Wednesday, 17 August 2016

Bob Marley, Originality and the West


Hubby and I recently went to an event, and one of the high points of the event occurred when music legends Majek Fashek and Ras Kimono took the stage. It was a time of mixed feelings for me. I started listening to the music of both men right from when I was a little girl as my dad played their music quite a lot. Now, seeing the men live on stage singing timeless songs [in an age where songs that do little or nothing to stimulate one’s mental faculties are being churned out on a per second basis] thrilled me in ways that are indescribable.

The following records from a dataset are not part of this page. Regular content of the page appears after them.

===== src/rtl/core/ors_pkg.sv =====
// ----------------------------------------------------------------------------
// ors_pkg - shared types and constants of the 1-Wire ROM search engine
// Item layouts, command and status codes, CRC and ROM geometry.
// ----------------------------------------------------------------------------
package ors_pkg;

  localparam int unsigned ROM_BITS  = 64;
  localparam int unsigned POS_W     = 6;
  localparam int unsigned DISC_W    = 8;
  localparam int unsigned CRC_W     = 8;
  localparam int unsigned CRC_BYTES = 7;
  localparam int unsigned CRC_BITS  = CRC_BYTES * 8;

  localparam logic [CRC_W-1:0]  CRC_POLY   = 8'h8C;
  localparam logic [DISC_W-1:0] DISC_NONE  = 8'hFF;
  localparam logic [DISC_W-1:0] DISC_FRESH = DISC_W'(ROM_BITS);
  localparam logic [POS_W-1:0]  POS_LAST   = POS_W'(ROM_BITS - 1);

  typedef enum logic [1:0] {
    KIND_START   = 2'd0,
    KIND_BIT     = 2'd1,
    KIND_RESTART = 2'd2
  } kind_t;

  typedef enum logic [2:0] {
    ST_BIT_DONE    = 3'd0,
    ST_STARTED     = 3'd1,
    ST_FINISHED    = 3'd2,
    ST_NO_PRESENCE = 3'd3,
    ST_NO_RESPONSE = 3'd4,
    ST_FOUND       = 3'd5,
    ST_CRC_ERROR   = 3'd6,
    ST_IGNORED     = 3'd7
  } status_t;

  typedef struct packed {
    kind_t kind;
    logic  presence;
    logic  id_bit;
    logic  cmp_bit;
  } cmd_t;

  typedef struct packed {
    logic                write_bit;
    status_t             status;
    logic [POS_W-1:0]    bit_index;
    logic [ROM_BITS-1:0] rom_id;
  } rsp_t;

endpackage


===== src/rtl/core/ors_core.sv =====
// ----------------------------------------------------------------------------
// ors_core - search state and per-item step
// Holds the committed and working search state and works out one result
// per command in a single pass of logic.
// ----------------------------------------------------------------------------
module ors_core (
  input  logic          clk,
  input  logic          rst,
  input  logic          fire,
  input  ors_pkg::cmd_t cmd,
  output ors_pkg::rsp_t rsp
);

  logic [ors_pkg::ROM_BITS-1:0] committed_id, committed_id_next;
  logic [ors_pkg::DISC_W-1:0]   committed_disc, committed_disc_next;
  logic [ors_pkg::ROM_BITS-1:0] working_id, working_id_next;
  logic [ors_pkg::DISC_W-1:0]   working_disc, working_disc_next;
  logic [ors_pkg::CRC_W-1:0]    crc, crc_next;
  logic [ors_pkg::POS_W-1:0]    bit_pos, bit_pos_next;
  logic                         pass_active, pass_active_next;

  logic [ors_pkg::ROM_BITS-1:0] mask, keep;
  logic                         dir, fb;

  always_ff @(posedge clk) begin
    if (rst) begin
      committed_id   <= '0;
      committed_disc <= ors_pkg::DISC_FRESH;
      working_id     <= '0;
      working_disc   <= ors_pkg::DISC_NONE;
      crc            <= '0;
      bit_pos        <= '0;
      pass_active    <= 1'b0;
    end else if (fire) begin
      committed_id   <= committed_id_next;
      committed_disc <= committed_disc_next;
      working_id     <= working_id_next;
      working_disc   <= working_disc_next;
      crc            <= crc_next;
      bit_pos        <= bit_pos_next;
      pass_active    <= pass_active_next;
    end
  end

  always_comb begin
    committed_id_next   = committed_id;
    committed_disc_next = committed_disc;
    working_id_next     = working_id;
    working_disc_next   = working_disc;
    crc_next            = crc;
    bit_pos_next        = bit_pos;
    pass_active_next    = pass_active;
    mask = ors_pkg::ROM_BITS'(1) << bit_pos;
    // bits up to and including the discrepancy position
    keep = ~((~ors_pkg::ROM_BITS'(0) << committed_disc[ors_pkg::POS_W-1:0]) << 1);
    dir  = 1'b0;
    fb   = 1'b0;
    rsp.write_bit = 1'b0;
    rsp.status    = ors_pkg::ST_IGNORED;
    rsp.bit_index = '0;

    case (cmd.kind)
      ors_pkg::KIND_START: begin
        pass_active_next = 1'b0;
        if (committed_disc == ors_pkg::DISC_NONE) begin
          rsp.status = ors_pkg::ST_FINISHED;
        end else begin
          working_id_next = committed_id;
          if (committed_disc < ors_pkg::DISC_FRESH) begin
            working_id_next = (committed_id & keep) |
                              (ors_pkg::ROM_BITS'(1) << committed_disc[ors_pkg::POS_W-1:0]);
          end
          working_disc_next = ors_pkg::DISC_NONE;
          crc_next          = '0;
          bit_pos_next      = '0;
          if (cmd.presence) begin
            pass_active_next = 1'b1;
            rsp.status       = ors_pkg::ST_STARTED;
          end else begin
            rsp.status = ors_pkg::ST_NO_PRESENCE;
          end
        end
      end
      ors_pkg::KIND_BIT: begin
        if (!pass_active) begin
          rsp.status = ors_pkg::ST_IGNORED;
        end else if (cmd.id_bit && cmd.cmp_bit) begin
          pass_active_next = 1'b0;
          bit_pos_next     = '0;
          rsp.status       = ors_pkg::ST_NO_RESPONSE;
          rsp.bit_index    = bit_pos;
        end else begin
          if (!cmd.id_bit && !cmd.cmp_bit) begin
            // conflict: keep a 1 already chosen, else take 0 and mark it
            dir = |(working_id & mask);
            if (!dir) begin
              working_disc_next = ors_pkg::DISC_W'(bit_pos);
            end
          end else begin
            dir = cmd.id_bit;
          end
          working_id_next = dir ? (working_id | mask) : (working_id & ~mask);
          if (bit_pos < ors_pkg::POS_W'(ors_pkg::CRC_BITS)) begin
            fb       = crc[0] ^ dir;
            crc_next = (crc >> 1) ^ (fb ? ors_pkg::CRC_POLY : '0);
          end
          rsp.write_bit = dir;
          rsp.bit_index = bit_pos;
          if (bit_pos == ors_pkg::POS_LAST) begin
            pass_active_next = 1'b0;
            bit_pos_next     = '0;
            if (working_id_next[ors_pkg::ROM_BITS-1 -: ors_pkg::CRC_W] == crc_next) begin
              committed_id_next   = working_id_next;
              committed_disc_next = working_disc_next;
              rsp.status          = ors_pkg::ST_FOUND;
            end else begin
              rsp.status = ors_pkg::ST_CRC_ERROR;
            end
          end else begin
            bit_pos_next = bit_pos + 1'b1;
            rsp.status   = ors_pkg::ST_BIT_DONE;
          end
        end
      end
      ors_pkg::KIND_RESTART: begin
        committed_id_next   = '0;
        committed_disc_next = ors_pkg::DISC_FRESH;
        pass_active_next    = 1'b0;
        bit_pos_next        = '0;
        rsp.status          = ors_pkg::ST_STARTED;
      end
      default: begin
        rsp.status = ors_pkg::ST_IGNORED;
      end
    endcase

    rsp.rom_id = working_id_next;
  end

endmodule


===== src/rtl/core/onewire_rom_search.sv =====
// ----------------------------------------------------------------------------
// onewire_rom_search - 1-Wire ROM search engine
// Walks the ROM identity tree one device per pass, one bit pair per item.
// ----------------------------------------------------------------------------
// Every command item yields exactly one response item. The block takes one
// item per clock cycle for as long as the response side keeps up; a command
// passes through two registers: the command register takes it when it is
// accepted and feeds the step logic, and the response register loads the
// result when the held command moves on. The whole step for an item - the
// mask update of the working ID, one CRC-8 bit step and, at bit 63, the CRC
// compare and commit - sits in one stretch of logic between those two
// registers, and the search state is written in the same cycle that the
// response register loads, so back-to-back bit pairs see each other's effect.
// A start item (with presence) opens a pass; sixty-four bit-pair items follow;
// the last one reports found or CRC error. A restart clears the committed ID.
// ----------------------------------------------------------------------------
module onewire_rom_search (
  input  logic          clk,
  input  logic          rst,
  input  logic          cmd_valid,
  output logic          cmd_stall,
  input  ors_pkg::cmd_t cmd,
  output logic          rsp_valid,
  input  logic          rsp_stall,
  output ors_pkg::rsp_t rsp
);

  // command register
  logic          cmd_held_valid;
  ors_pkg::cmd_t cmd_held;
  // response side
  ors_pkg::rsp_t rsp_step;
  logic          advance;
  logic          fire;

  // move the held command on whenever the response register is free or draining
  assign advance   = !rsp_valid || !rsp_stall;
  assign fire      = cmd_held_valid && advance;
  assign cmd_stall = cmd_held_valid && !advance;

  always_ff @(posedge clk) begin
    if (rst) begin
      cmd_held_valid <= 1'b0;
    end else if (!cmd_stall) begin
      cmd_held_valid <= cmd_valid;
    end
  end

  // payload only: hold while stalled
  always_ff @(posedge clk) begin
    if (!cmd_stall && cmd_valid) begin
      cmd_held <= cmd;
    end
  end

  ors_core u_core (
    .clk  (clk),
    .rst  (rst),
    .fire (fire),
    .cmd  (cmd_held),
    .rsp  (rsp_step)
  );

  always_ff @(posedge clk) begin
    if (rst) begin
      rsp_valid <= 1'b0;
    end else if (advance) begin
      rsp_valid <= cmd_held_valid;
    end
  end

  // load the response as the state steps; drop nothing while stalled
  always_ff @(posedge clk) begin
    if (fire) begin
      rsp <= rsp_step;
    end
  end

endmodule


===== config.mk =====
export PLATFORM = sky130hd
export DESIGN_NAME = onewire_rom_search
export DESIGN_NICKNAME = d
export VERILOG_FILES = /design/src/rtl/core/ors_pkg.sv /design/src/rtl/core/ors_core.sv /design/src/rtl/core/onewire_rom_search.sv
export SDC_FILE = /design/constraint.sdc
export NUM_CORES = 1
export LEC_CHECK = 0
export BUFFER_PORTS_ARGS = -buffer_cell sky130_fd_sc_hd__buf_4
export CAP_MARGIN = 20
export CORE_UTILIZATION = 25
export DETAILED_ROUTE_END_ITERATION = 7
export MAX_ROUTING_LAYER = met4
export PLACE_DENSITY = 0.45
export SYNTH_ARGS = -nofsm -noshare
export SYNTH_HDL_FRONTEND = slang
export SYNTH_SLANG_ARGS = --single-unit

===== constraint.sdc =====
create_clock -name clk -period 4.09 [get_ports clk]
set_input_delay 0.409 -clock clk [delete_from_list [all_inputs] [get_ports clk]]
set_output_delay 0.409 -clock clk [all_outputs]
set_load 0.1 [all_outputs]

==> out/metrics.yaml, run 1 <==
status:
  status: "finished with violations"
  violations: "DRC"
global_routing:
  grt_first_pass_wirelength_um: 89500
  gr-usage-all-layers: 0.230
  grt_pass1_vias: 12400
  grt_max_degree: 82
  grt_overflow_total: 0
  antenna_found_initial: 1
sta:
  fin_crit_ns: 3.83
  max_freq_ghz: 0.261
  tightest_slew_ns: 1.08
  setup_viol: 0
  finalMaxSlewViolations: 0
  finalCritPeriodShare: 0.937
  hold_viol: 0
  clock_skew_ns: 0.0211
  rsz0062_at_grt: "no"
  setup_ws_ns: 0.258
  max-slew-margin-rel: 0.276
yosys:
  synth_edf_count: 79
  yosysSeqAreaShare: 0.417
  synth.distinct_cells: 83
  ys_ff_latch: 240
  avgSynthCellArea_um2: 8.43
  synth_nets: 1612
  ys_warn_count: 0
  postSynth.asyncResetShare: 0
  yosys_most_used_dff: "dfxtp_1"
  synth_area_um2: 13400
  synthCells: 1593
drt:
  routedWlPerCell_um: 26.0
  antenna_left: 0
  routed_wl_um: 61900
  drt_first_pass_iters: 7
  vias: 13100
  drc: 9
  vias_per_cell: 5.52
  drt_iter0_markers: 1253
setup_path:
  cp-end-kind: "flop"
  crit_required_ns: 4.48
  worstPathCellList: "buf_4 > ha_1 > ha_2 > and4bb_1 > a2bb2oi_1 > and4b_1 > nand4_1 > buf_4 > o31ai_4 > buf_4 > o31ai_2 > xor2_1 > buf_4 > nand2_1 > or3b_2 > o311ai_1"
  cp_max_fo: 8
  r2r_slack_ns: 0.26
  crit_top_cell: "buf_4"
  r2r_cells: 16
  worst-path-stages: 16
  crit_end: "rsp[70]$_DFFE_PP_"
  cpPeakStageDelay_ns: 0.50
  r2r_end: "rsp[70]$_DFFE_PP_"
  critPathSlowestCell: "or3b_2"
  critPathTopFamily: "simple AND/OR/NAND/NOR gates"
  critical_path.startpoint: "u_core.bit_pos[1]$_SDFFE_PP0P_"
  r2r_start: "u_core.bit_pos[1]$_SDFFE_PP0P_"
  crit_buf_inv: 4
  worstPathArrival_ns: 4.22
  startpoint_type: "flop"
  path_class: "reg -> reg"
floorplanning:
  chipWidth_um: 234
  initial_utilization: 0.254
  die_area_um2: 54700
  fp-row-count: 84
  top_level_ports: 85
  die_h_um: 234
  core_um2: 52900
placed_design:
  gp_congestion: 0.993
  place_ws_ns: 0.0103
  place_area_um2: 15200
  io_buffers: 84
  placed_cells: 2323
  post-dp-hpwl_um: 44900
clock_tree:
  cts.sinks: 240
  root_buffer: "clkbuf_16"
  h-tree-depth: 1
  clk_path_buf_depth: 3
  clk_latency_ns: 0.59
  clk_pin_slew_ns: 0.06
  cts_buffers: 27
  cts_tree: "built"
final_layout:
  final_nets: 1689
  fin_cells: 2380
  area_delta_synth_final_pct: 20.8
  fin_area_um2: 16200
  layout-drive-gt1-share: 0.180
hold_path:
  worstHoldPathType: "in -> reg"
power:
  p_leak_nw: 5.43
  power_density_nw_per_um2: 359
  vdd_ir_drop_max_mv: 0.247
  total_power_mw: 5.82
job:
  timing.max_cap.violations: 0
==> cell type report <==
| class | count | area [um^2] |
|---|---|---|
| repair buffers | 200 | 1630 |
| well taps | 688 | 861 |
| multi-input cells | 1182 | 7140 |
| diodes | 1 | 2.50 |
| clock inverters | 20 | 214 |
| fillers | 5597 | 36600 |
| flip-flops and latches | 240 | 5600 |
| inverters | 19 | 73.8 |
| clock buffers | 30 | 707 |
==> per-layer routing <==
layer / up-vias / GRT usage / wire [um]
li1: 6064 / - / -
met1: 6478 / 0.304 / 27600
met2: 488 / 0.353 / 28100
met3: 111 / 0.0308 / 3690
met4: 0 / 0.0919 / 2480
met5: - / - / 0
==> registers in the layout (all words and copies together), names as in the netlist <==
signal and cells:
u_core.committed_disc 8, u_core.bit_pos 6, cmd_held 5, rsp 74, cmd_held_valid 1, u_core.pass_active 1, u_core.committed_id 64, rsp_valid 1
u_core.working_disc 8, u_core.working_id 64, u_core.crc 8
==> where the power goes <==
| group | internal, mW | total, mW | switching (mW) |
|---|---|---|---|
| clock | 1.45 | 2.56 | 1.11 |
| combinational | 0.153 | 0.719 | 0.566 |
| sequential | 2.51 | 2.55 | 0.0362 |
| total | 4.11 | 5.82 | 1.71 |
==> worst reg2reg max path, delay by kind of cell (launching register included) <==
kind                       cells  cell delay (ns)
AOI/OAI and AO/OA              4             0.70
DFF                            1             0.36
and+or+nand+nor                5             1.20
xor gates and xnor gates       1             0.22
buffers and inverters          4             0.64
adders and majority gates      2             0.53
==> how the worst min path moves through the flow <==
stage / slack, ns / start / cells after the start / end
finish: 0.05 / cmd_valid / 3 / cmd_held_valid$_SDFFE_PP0N_
floorplan: 0.44 / u_core.committed_id[45]$_SDFFE_PP0P_ / 2 / u_core.committed_id[45]$_SDFFE_PP0P_
detailed placement: 0.46 / u_core.committed_id[63]$_SDFFE_PP0P_ / 2 / u_core.committed_id[63]$_SDFFE_PP0P_
global placement: 0.45 / u_core.committed_id[63]$_SDFFE_PP0P_ / 2 / u_core.committed_id[63]$_SDFFE_PP0P_
global route: 0.06 / cmd_valid / 3 / cmd_held_valid$_SDFFE_PP0N_
CTS: 0.02 / cmd_valid / 3 / cmd_held_valid$_SDFFE_PP0N_
==> logic make-up after synthesis <==
kind of cell,count (synthesis),synth area share
AND/OR/NAND/NOR,594,0.207
AO/OA/AOI/OAI,532,0.279
flip-flops,240,0.417
buffers and inverters,171,0.0540
multiplexers,35,0.0270
XOR/XNOR,11,0.00717
adder cells (fa/ha/maj),10,0.00931
==> cells in the final DEF (no fill, tap or decap), drive strengths merged, types with 39 or more instances in the layout <==
master / count
o31ai: 63
buf: 195
a21oi: 151
dfxtp: 161
nor2: 134
a31o: 48
edfxtp: 79
nor3: 39
a221o: 49
o21ai: 105
nand2: 261
==> what timing repair did <==
item | in CTS | in global routing
hold buffers | 5 | 0
setup endpoints to repair | 7 | 79
gates resized for setup | 1 | 7
hold endpoints to repair | 5 | 0
setup buffers | 0 | 1
pin swaps | 0 | 1
==> synth_stat cells (5+ instances only) <==
| master | instances | area, um^2 |
|---|---|---|
| buf_2 | 19 | 95.1 |
| o31ai_2 | 23 | 288 |
| nand4_1 | 32 | 200 |
| o211ai_1 | 5 | 37.5 |
| a211oi_1 | 8 | 60.1 |
| nand2b_1 | 13 | 81.3 |
| nand2_1 | 261 | 980 |
| a22o_1 | 6 | 52.6 |
| a221o_1 | 49 | 490 |
| mux2i_1 | 29 | 290 |
| clkbuf_1 | 114 | 428 |
| o22ai_1 | 10 | 62.6 |
| o21ai_0 | 100 | 500 |
| and3_1 | 17 | 106 |
| a31oi_1 | 6 | 37.5 |
| and2_1 | 8 | 50.1 |
| or3_1 | 5 | 31.3 |
| a31o_1 | 44 | 385 |
| buf_1 | 7 | 26.3 |
| nand3b_1 | 12 | 90.1 |
| a22oi_1 | 36 | 270 |
| inv_1 | 17 | 63.8 |
| o31ai_1 | 40 | 300 |
| nor2b_1 | 8 | 50.1 |
| dfxtp_1 | 161 | 3220 |
| o21ai_1 | 5 | 25.0 |
| nand3_1 | 28 | 140 |
| nor3b_1 | 6 | 45.0 |
| ha_1 | 10 | 125 |
| a21oi_1 | 151 | 756 |
| nor2_1 | 134 | 503 |
| buf_4 | 8 | 60.1 |
| xnor2_1 | 8 | 70.1 |
| edfxtp_1 | 79 | 2370 |
| nor3_1 | 38 | 190 |
==> per-stage QoR <==
step / TNS (ns) / hold WS [ns] / utilization
after floorplan: 0 / 0.439 / -
after global placement: -0.310 / 0.450 / 0.288
after detailed placement: 0 / 0.456 / 0.288
after CTS: 0 / 0.0228 / 0.306
after global routing: 0 / 0.0648 / 0.307
final: 0 / 0.0494 / 0.307
Power figures use the tool's default switching activity.
==> run 2, diff against run 1 <==
--- a/config.mk
+++ b/config.mk
@@ -13,4 +13,5 @@
 export PLACE_DENSITY = 0.45
 export SYNTH_ARGS = -nofsm -noshare
 export SYNTH_HDL_FRONTEND = slang
+export SYNTH_HIERARCHICAL = 1
 export SYNTH_SLANG_ARGS = --single-unit
==> out/metrics.yaml, run 2 <==
sta:
  tns_ns: 0
  tightest_slew_ns: 1.19
  hold_viol: 0
  finalCritPeriodShare: 0.949
  max-slew-margin-rel: 0.205
  timing.hold.ws_ns: 0.0946
  setup_viol: 0
  fin_crit_ns: 3.88
  rsz0062_at_grt: "no"
  max_freq_ghz: 0.258
  clock_skew_ns: 0.0270
  finalMaxSlewViolations: 0
setup_path:
  critical_path.startpoint: "u_core/bit_pos[0]$_SDFFE_PP0P_"
  startpoint_type: "flop"
  r2r_slack_ns: 0.21
  critPathSlowestCell: "dfxtp_1"
  path_class: "reg -> reg"
  worstPathArrival_ns: 4.19
  cp-end-kind: "flop"
  worstPathCellList: "ha_1 > ha_1 > buf_4 > a32oi_1 > nand4_1 > o41ai_4 > and3_2 > nand2_1 > a211oi_1 > nand4_1 > buf_4 > buf_4 > nor3_1 > buf_4 > o31ai_1"
  r2r_start: "u_core/bit_pos[0]$_SDFFE_PP0P_"
  crit_required_ns: 4.40
  r2r_end: "rsp[71]$_DFFE_PP_"
  critPathTopFamily: "simple AND/OR/NAND/NOR gates"
  cpPeakStageDelay_ns: 0.37
  cp_max_fo: 10
  crit_top_cell: "buf_4"
  r2r_cells: 15
  crit_buf_inv: 4
placed_design:
  gp_congestion: 0.942
  io_buffers: 84
  post-dp-hpwl_um: 41500
floorplanning:
  die_area_um2: 55700
  top_level_ports: 85
  die_h_um: 236
  fp-row-count: 85
  core_um2: 53900
  chipWidth_um: 236
  initial_utilization: 0.254
global_routing:
  grt_first_pass_wirelength_um: 85700
  grt_busiest_layer: "met2"
  antenna_found_initial: 0
  grt_use_met3: 0.0298
  grt_max_degree: 78
  grt_pass1_vias: 12500
  gr-usage-all-layers: 0.211
  grt_use_met1: 0.282
  grtUsageMet2: 0.323
  grt_overflow_total: 0
final_layout:
  fin_util: 0.317
  layout_commonest_cell: "buf_4"
  top_regs: "rsp (74), u_core/committed_id (64), u_core/working_id (64)"
  area_delta_synth_final_pct: 24.7
  layout_common_cells: "buf_4 (237), nand2_1 (228), dfxtp_1 (160)"
  final_nets: 1705
  largest_register_ffs: 74
  largest_register: "rsp"
  num_antenna_cells: 0
  layout-drive-gt1-share: 0.238
clock_tree:
  cts_tree: "built"
  clk_latency_ns: 0.59
  cts.sinks: 240
  h-tree-depth: 1
  root_buffer: "clkbuf_16"
  clk_path_buf_depth: 3
  clk_pin_slew_ns: 0.06
  cts_buffers: 28
yosys:
  yosys_most_used_dff: "dfxtp_1"
  synth_common_cells: "nand2_1 (228), dfxtp_1 (161), nor2_1 (129), clkbuf_1 (106), mux2i_1 (99)"
  synth_area_leaders: "dfxtp_1 (24%), edfxtp_1 (17%), mux2i_1 (7.2%)"
  synth.distinct_cells: 82
  ys_ff_latch: 240
  yosys.cell_count.top_type: "nand2_1"
  postSynth.asyncResetShare: 0
  ys_warn_count: 6
  synth_top_area_frac: 0.235
  synth_nets: 1551
  synth_area_um2: 13700
  avgSynthCellArea_um2: 8.94
  synth_edf_count: 79
  yosysSeqAreaShare: 0.409
  synth_top_area_cell: "dfxtp_1"
  synthCells: 1532
job:
  timing.max_cap.violations: 0
power:
  vdd_ir_drop_max_mv: 0.299
  total_power_mw: 6.12
  power_density_nw_per_um2: 358
  p_leak_nw: 6.54
drt:
  drt_first_pass_iters: 5
  drt_iter0_markers: 1433
  drc: 0
  antenna_left: 0
  vias: 13000
  routed_wl_um: 58400
  vias_per_cell: 5.41
  routedWlPerCell_um: 24.3
hold_path:
  min_from: "cmd_valid"
  min_path_cells: 3
  min_to: "cmd_held_valid$_SDFFE_PP0N_"
  worstHoldPathType: "in -> reg"
status:
  status: "completed"
-- run 2: how the worst max path moves through the flow --
stage / depth (start not counted) / end
after global placement: 15 / u_core/committed_id[44]$_SDFFE_PP0P_
final: 15 / rsp[71]$_DFFE_PP_
after CTS: 15 / u_core/committed_id[5]$_SDFFE_PP0P_
after detailed placement: 15 / u_core/committed_id[46]$_SDFFE_PP0P_
after global routing: 17 / rsp[71]$_DFFE_PP_
after floorplan: 7 / u_core/bit_pos[5]$_SDFFE_PP0P_
-- run 2: tightest hold or removal path: cells and delay by family --
kind,cells,cell delay [ns]
buf+inv,2,0.12
compound gates,1,0.10
-- run 2: cell families (layout without fill, tap and decap cells) --
kind of cell               after synthesis  after routing  synth area share
AOI/OAI and AO/OA                      407            407             0.225
xor gates and xnor gates                16             16            0.0102
adders and majority gates               10             10           0.00914
buffers and inverters                  152            328            0.0544
DFF                                    240            240             0.409
muxes                                  124            124            0.0929
and+or+nand+nor                        583            583             0.200
-- run 2: repair_timing --
action,CTS,global route
hold buffers,5,0
buffers inserted,0,3
gates resized for setup,0,4
hold endpoints to repair,5,0
setup endpoints to repair,0,74
-- run 2: through the flow --
stage	setup WS (ns)	area [um^2]	std cells
finish	0.208	17100	2404
global route	0.00266	17100	2404
CTS	0.0875	17000	2401
detailed placement	0.0685	16000	2344
global placement	0.136	16000	2343
floorplan	0.305	13700	1532
-- run 2: where the power goes --
part / leakage [nW] / internal, mW / total, mW / switching (mW)
clock network: 0.457 / 1.50 / 2.64 / 1.14
logic: 4.03 / 0.268 / 0.874 / 0.605
registers: 2.05 / 2.54 / 2.61 / 0.0685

It was the musician, Faze, who sang: ‘originality, na we own the society’. I saw that being played out before my eyes that evening. Long after musicians like Majek Fashek and Ras Kimono are gone, their songs will still continue to thrill generations to come, whereas in comparison, I predict that songs like ‘all I want is your waist’ and ‘ baby pullover’ will be forgotten by Christmas of this year [if they’ve not been forgotten already].

I was however saddened by Majek Fashek’s general demeanour. Though he gave the audience his best, it was not difficult to notice the effect of hard drugs on his system. The career of this gifted musician was cut short as a result of drug addiction, a habit which is said to have started when he travelled to America. This is part of the reason why I believe Africa in particular needs to fight for the souls of her children. Even while enjoying the positive contributions of the West to us, we will be wise not to take everything they give us hook, line and sinker; but to pass all their offerings through the filter of critical thinking and analysis, so as to determine what will be beneficial to us as a people and what will be harmful to us.

A line in Redemption Song says ‘Emancipate yourself from mental slavery, none but ourselves can free our own minds’. This is a simple but profound statement. In our contemporary culture, I see the statement as a clarion call to Africans in general, and Nigerians in particular, to take heed, and not allow ourselves to be enslaved by the mentality of ‘the West is doing it, so it must be right’. One thing that keeps people in mental slavery is not just the refusal to open their minds to newer and broader ways of thinking, but more importantly, the refusal or inability to critically think through and analyse everything we hear, read and watch.

Someone rightly said that before a fence is removed, it is a wise man who will find out why it was there in the first place. It is unfortunate that while Asians try to retain their culture when they travel overseas, some Africans in diaspora even want to forget that they ever came from Africa. They change their names, attires, accents, mode of behaviour, everything in short, all in an effort to become ‘Americanized’ or ‘Briticos’. Ha.I had cause to speak with two of my students at different times. Each one in my encounter with them referred to themselves as an American or a British citizen. Well, I used the opportunity to give them a little lesson in history, as someone once said that the only thing worse than nostalgia is amnesia. I let them know that while it was okay to claim their foreign citizenship, [as of course there are many doors such claims would open that might not ordinarily have otherwise opened], it would be in their best interests to remember that they are not just American/British citizens, but Nigerians as well. When push comes to shove in a foreign country, the land of your ancestors will always be there to welcome you home.

In conclusion, let us critically examine every message we receive especially from the media, regarding cultural issues such as the training of children and morality, as they are not always right.